Des chants résonnent sur une note d’intention de la réalisatrice. Elle invite à écouter, à se plonger dans son long-métrage. Un documentaire, qui pénètre dans une abbaye bénédictine du sud de la France. On commence le voyage dans une église, toujours accompagnés des chants. Sœur Bénédicte est sur le point de faire ses vœux perpétuels. Elle s’apprête à quitter sa famille, ses proches, pour vivre cloîtrée dans cette abbaye surplombant la vallée de la Durance, à Jouques. La caméra l’accompagne, capture l’image de la fermeture des lourdes portes de l’abbaye sur le monde profane. Puis elle entre dans le quotidien des sœurs.

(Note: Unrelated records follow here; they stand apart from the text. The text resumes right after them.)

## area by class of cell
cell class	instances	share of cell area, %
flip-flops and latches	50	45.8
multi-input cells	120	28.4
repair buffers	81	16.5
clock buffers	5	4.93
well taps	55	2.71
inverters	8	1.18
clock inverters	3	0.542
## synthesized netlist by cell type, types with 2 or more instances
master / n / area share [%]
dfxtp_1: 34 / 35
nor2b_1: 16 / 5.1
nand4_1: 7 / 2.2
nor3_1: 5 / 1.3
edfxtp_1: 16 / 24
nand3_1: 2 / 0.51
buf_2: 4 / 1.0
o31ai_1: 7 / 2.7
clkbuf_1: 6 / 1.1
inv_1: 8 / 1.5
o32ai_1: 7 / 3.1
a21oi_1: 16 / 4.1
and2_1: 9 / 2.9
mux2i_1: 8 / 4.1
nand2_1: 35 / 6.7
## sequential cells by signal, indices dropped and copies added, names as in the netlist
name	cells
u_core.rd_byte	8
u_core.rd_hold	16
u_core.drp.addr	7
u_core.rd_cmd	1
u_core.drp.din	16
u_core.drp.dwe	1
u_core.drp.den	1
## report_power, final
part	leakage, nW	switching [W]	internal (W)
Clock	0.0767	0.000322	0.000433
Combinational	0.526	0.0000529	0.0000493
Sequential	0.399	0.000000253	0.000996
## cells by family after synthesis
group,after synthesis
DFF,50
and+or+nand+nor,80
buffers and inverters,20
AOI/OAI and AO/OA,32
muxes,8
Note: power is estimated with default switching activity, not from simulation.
[config.mk]
export PLATFORM = sky130hd
export DESIGN_NAME = icache_refill
export DESIGN_NICKNAME = d
export VERILOG_FILES = /design/src/verilog/icache_pkg.sv /design/src/verilog/icache_refill.sv
export SDC_FILE = /design/constraint.sdc
export NUM_CORES = 1
export LEC_CHECK = 0
export ABC_CLOCK_PERIOD_IN_PS = 5100
export BUFFER_PORTS_ARGS = -buffer_cell sky130_fd_sc_hd__buf_4
export CORE_UTILIZATION = 39
export DETAILED_ROUTE_END_ITERATION = 7
export HOLD_SLACK_MARGIN = 0.08
export PLACE_DENSITY = 0.94
export SYNTH_ARGS = -nofsm -noshare
export SYNTH_HDL_FRONTEND = slang
export SYNTH_SLANG_ARGS = --single-unit
export TNS_END_PERCENT = 1
[constraint.sdc]
create_clock -name clk -period 5.1 [get_ports clk]
set_input_delay 1.02 -clock clk [delete_from_list [all_inputs] [get_ports clk]]
set_output_delay 1.02 -clock clk [all_outputs]
set_load 0.1 [all_outputs]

Réalisé par Ivan Marchika et Cécile Besnault, Leur souffle nous propose donc de découvrir la vie de cette communauté. Le film s’invite dans leurs gestes, leurs prières, saisit des instants de réflexion, des regards, des sourires et des mines plus fermées. Mais il n’est jamais intrusif ou voyeuriste. La caméra se fait discrète, renforçant l’impression de faire partie de ce monde. Elle nous laisse le temps de nous imprégner de l’ambiance, entrecoupant les plans de la vie dans l’abbaye des paysages de la magnifique région où elle est implantée. Leur souffle est un documentaire contemplatif. Ivan Marchika et Cécile Besnault n’interviewent pas les sœurs, ils les filment simplement, ne se préoccupant pas d’une histoire nette et précise.

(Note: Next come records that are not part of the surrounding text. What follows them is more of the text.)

--- src/verilog/icache_pkg.sv ---
`default_nettype none

package icache_pkg;

    localparam int addr_w = 32;
    localparam int line_words = 8;
    localparam int fetch_words = 4;
    localparam int offset_w = 3;
    localparam int line_addr_w = addr_w - offset_w - 2; // Byte offset inside the line dropped.
    localparam int index_max_w = 8;

    typedef struct packed {
        logic [addr_w-1:0] pc;
        logic [2:0]        count; // 1 to 4 words.
    } fetch_req_t;

    typedef struct packed {
        logic [addr_w-1:0]                 pc;
        logic [fetch_words-1:0][31:0]      words; // Slot 0 holds the word at pc.
        logic [fetch_words-1:0]            mask;
    } fetch_pkt_t;

    typedef struct packed {
        logic [line_addr_w-1:0] line_addr;
        logic                   way; // Victim way.
    } refill_req_t;

    // One word written into the arrays by the refill engine.
    typedef struct packed {
        logic                   en;
        logic                   way;
        logic [index_max_w-1:0] index; // Only the low index bits are used.
        logic [offset_w-1:0]    word;
        logic [31:0]            data;
        logic                   set_valid; // Last word of the line.
        logic [line_addr_w-1:0] line_addr; // Tag bits of the line come from here.
    } array_wr_t;

    typedef enum logic [1:0] {
        LK_IDLE,
        LK_CHECK,
        LK_WAIT_REFILL,
        LK_HOLD
    } lookup_state_t;

    typedef enum logic [1:0] {
        RF_IDLE,
        RF_BUS,
        RF_DONE
    } refill_state_t;

endpackage

`default_nettype wire

--- src/verilog/icache_lookup_stage.sv ---
`default_nettype none

module icache_lookup_stage #(
    parameter int num_sets = 16,
    localparam int index_w = $clog2(num_sets),
    localparam int tag_w = icache_pkg::addr_w - index_w - icache_pkg::offset_w - 2
) (
    input  wire                          clk,
    input  wire                          rst_n,
    input  wire                          flush,
    input  wire                          s1_valid,
    input  wire icache_pkg::fetch_req_t  s1_req,
    output logic                         s1_ready,
    input  wire [1:0][tag_w-1:0]         tag_q,
    input  wire [1:0]                    valid_q,
    input  wire [1:0][icache_pkg::line_words-1:0][31:0] line_q,
    output logic                         replay_en,
    output logic [index_w-1:0]           replay_index,
    output logic                         refill_valid,
    output icache_pkg::refill_req_t      refill_req,
    input  wire                          refill_done,
    output logic                         resp_valid,
    input  wire                          resp_ready,
    output icache_pkg::fetch_pkt_t       resp
);
    import icache_pkg::*;

    lookup_state_t       state;
    fetch_req_t          lk_req; // Request waiting on a refill.
    logic                lk_flushed;
    logic [num_sets-1:0] lru; // Points at the least recently used way.

    fetch_req_t          cur_req;
    logic [index_w-1:0]  cur_index;
    logic [tag_w-1:0]    cur_tag;
    logic [offset_w-1:0] cur_off;
    logic [1:0]          hit;
    logic                hit_way;
    logic                victim;
    logic                take;
    logic                load_resp;
    logic                start_refill;
    fetch_pkt_t          pkt;

    assign cur_req = (state == LK_CHECK) ? lk_req : s1_req;
    assign cur_index = cur_req.pc[offset_w+2 +: index_w];
    assign cur_tag = cur_req.pc[addr_w-1 -: tag_w];
    assign cur_off = cur_req.pc[offset_w+1:2];

    assign hit[0] = valid_q[0] && (tag_q[0] == cur_tag);
    assign hit[1] = valid_q[1] && (tag_q[1] == cur_tag);
    assign hit_way = hit[1];
    assign victim = !valid_q[0] ? 1'b0 : (!valid_q[1] ? 1'b1 : lru[cur_index]);

    assign s1_ready = (state == LK_IDLE) || (state == LK_HOLD && resp_ready);
    assign take = (s1_valid && s1_ready) || state == LK_CHECK;
    assign load_resp = take && (|hit) && !flush;
    // A flushed miss still refills so the line is there next time.
    assign start_refill = take && !(|hit) && !(flush && state == LK_CHECK);

    // Replay the missed line, then restore the read of whatever waits in s1.
    assign replay_en = (state == LK_WAIT_REFILL && refill_done && !lk_flushed && !flush) ||
                       (state == LK_CHECK && s1_valid);
    assign replay_index = (state == LK_CHECK) ? s1_req.pc[offset_w+2 +: index_w] :
                                                lk_req.pc[offset_w+2 +: index_w];

    always_comb begin
        logic [offset_w-1:0] slot;
        pkt.pc = cur_req.pc;
        for (int i = 0; i < fetch_words; i++) begin
            slot = cur_off + offset_w'(i);
            pkt.mask[i] = (i < cur_req.count);
            pkt.words[i] = pkt.mask[i] ? line_q[hit_way][slot] : 32'h0;
        end
    end

    always_ff @(posedge clk or negedge rst_n) begin
        if (!rst_n) begin
            state <= LK_IDLE;
            resp_valid <= 1'b0;
            refill_valid <= 1'b0;
            lk_flushed <= 1'b0;
            lru <= '0;
        end else begin
            refill_valid <= start_refill;
            if (start_refill) begin
                lk_flushed <= flush;
            end else if (flush) begin
                lk_flushed <= 1'b1;
            end
            case (state)
                LK_IDLE, LK_HOLD: begin
                    if (s1_ready || flush) begin
                        resp_valid <= 1'b0;
                        state <= LK_IDLE;
                    end
                end
                LK_WAIT_REFILL: begin
                    if (refill_done) begin
                        state <= (lk_flushed || flush) ? LK_IDLE : LK_CHECK;
                    end
                end
                default: state <= LK_IDLE;
            endcase
            if (load_resp) begin
                resp_valid <= 1'b1;
                lru[cur_index] <= ~hit_way;
                state <= LK_HOLD;
            end
            if (start_refill) begin
                state <= LK_WAIT_REFILL;
            end
        end
    end

    always_ff @(posedge clk) begin
        if (load_resp) begin
            resp <= pkt;
        end
        if (start_refill) begin
            lk_req <= cur_req;
            refill_req.line_addr <= cur_req.pc[addr_w-1 -: line_addr_w];
            refill_req.way <= victim;
        end
    end

    a_resp_held: assert property (@(posedge clk) disable iff (!rst_n)
        resp_valid && !resp_ready |=> $stable(resp));

endmodule

`default_nettype wire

Des tableaux accompagnés de chants
On assiste ainsi à la préparation des repas, aux travaux du potager et des vignes, à la réparation du tracteur, aux moments de prière, de sculpture du bois ou encore à une amusante scène durant laquelle les sœurs jouent à la balle aux prisonniers. Une succession d’images, de plans fixes, très souvent bercés par les chants. C’est l’autre force de ce documentaire. Il joue sur le son, nous laissant entendre un crissement de plancher, ou le silence dans lequel se plongent souvent les sœurs. Il y a donc un côté extrêmement apaisant. Le rythme est très lent, comme pour nous inviter, de l’autre côté de l’écran, à la méditation. Une volonté très claire des deux réalisateurs. "L’ennui est construit pour nous ouvrir à une autre perception et nous permettre d’apercevoir des choses qu’on ne verrait jamais autrement", avance ainsi Ivan Marchika. Lui n’est pas croyant. Il a justement été abordé pour cette raison par l’initiatrice du projet, la coréalisatrice Cécile Besnault. Marquée par son passage dans l’abbaye Notre-Dame de Fidélité en 2014, elle a changé de voie et s’est engagée dans les ordres, devenant religieuse cloîtrée carmélite. Elle désirait donc avoir un regard extérieur lors du tournage du film.
On ressent cette envie d’ouverture. Leur souffle s’adresse évidemment à ceux qui ont la foi. Mais il n’exclut pas les autres. Il se glisse dans la vie d’une communauté humaine avec douceur et poésie. Les visages sont lumineux, comme le cadre, cette Provence où chantent les cigales. Les plans fixes nous introduisent dans une peinture de Cézanne. Du lever au coucher du soleil, le calme et l’harmonie règnent.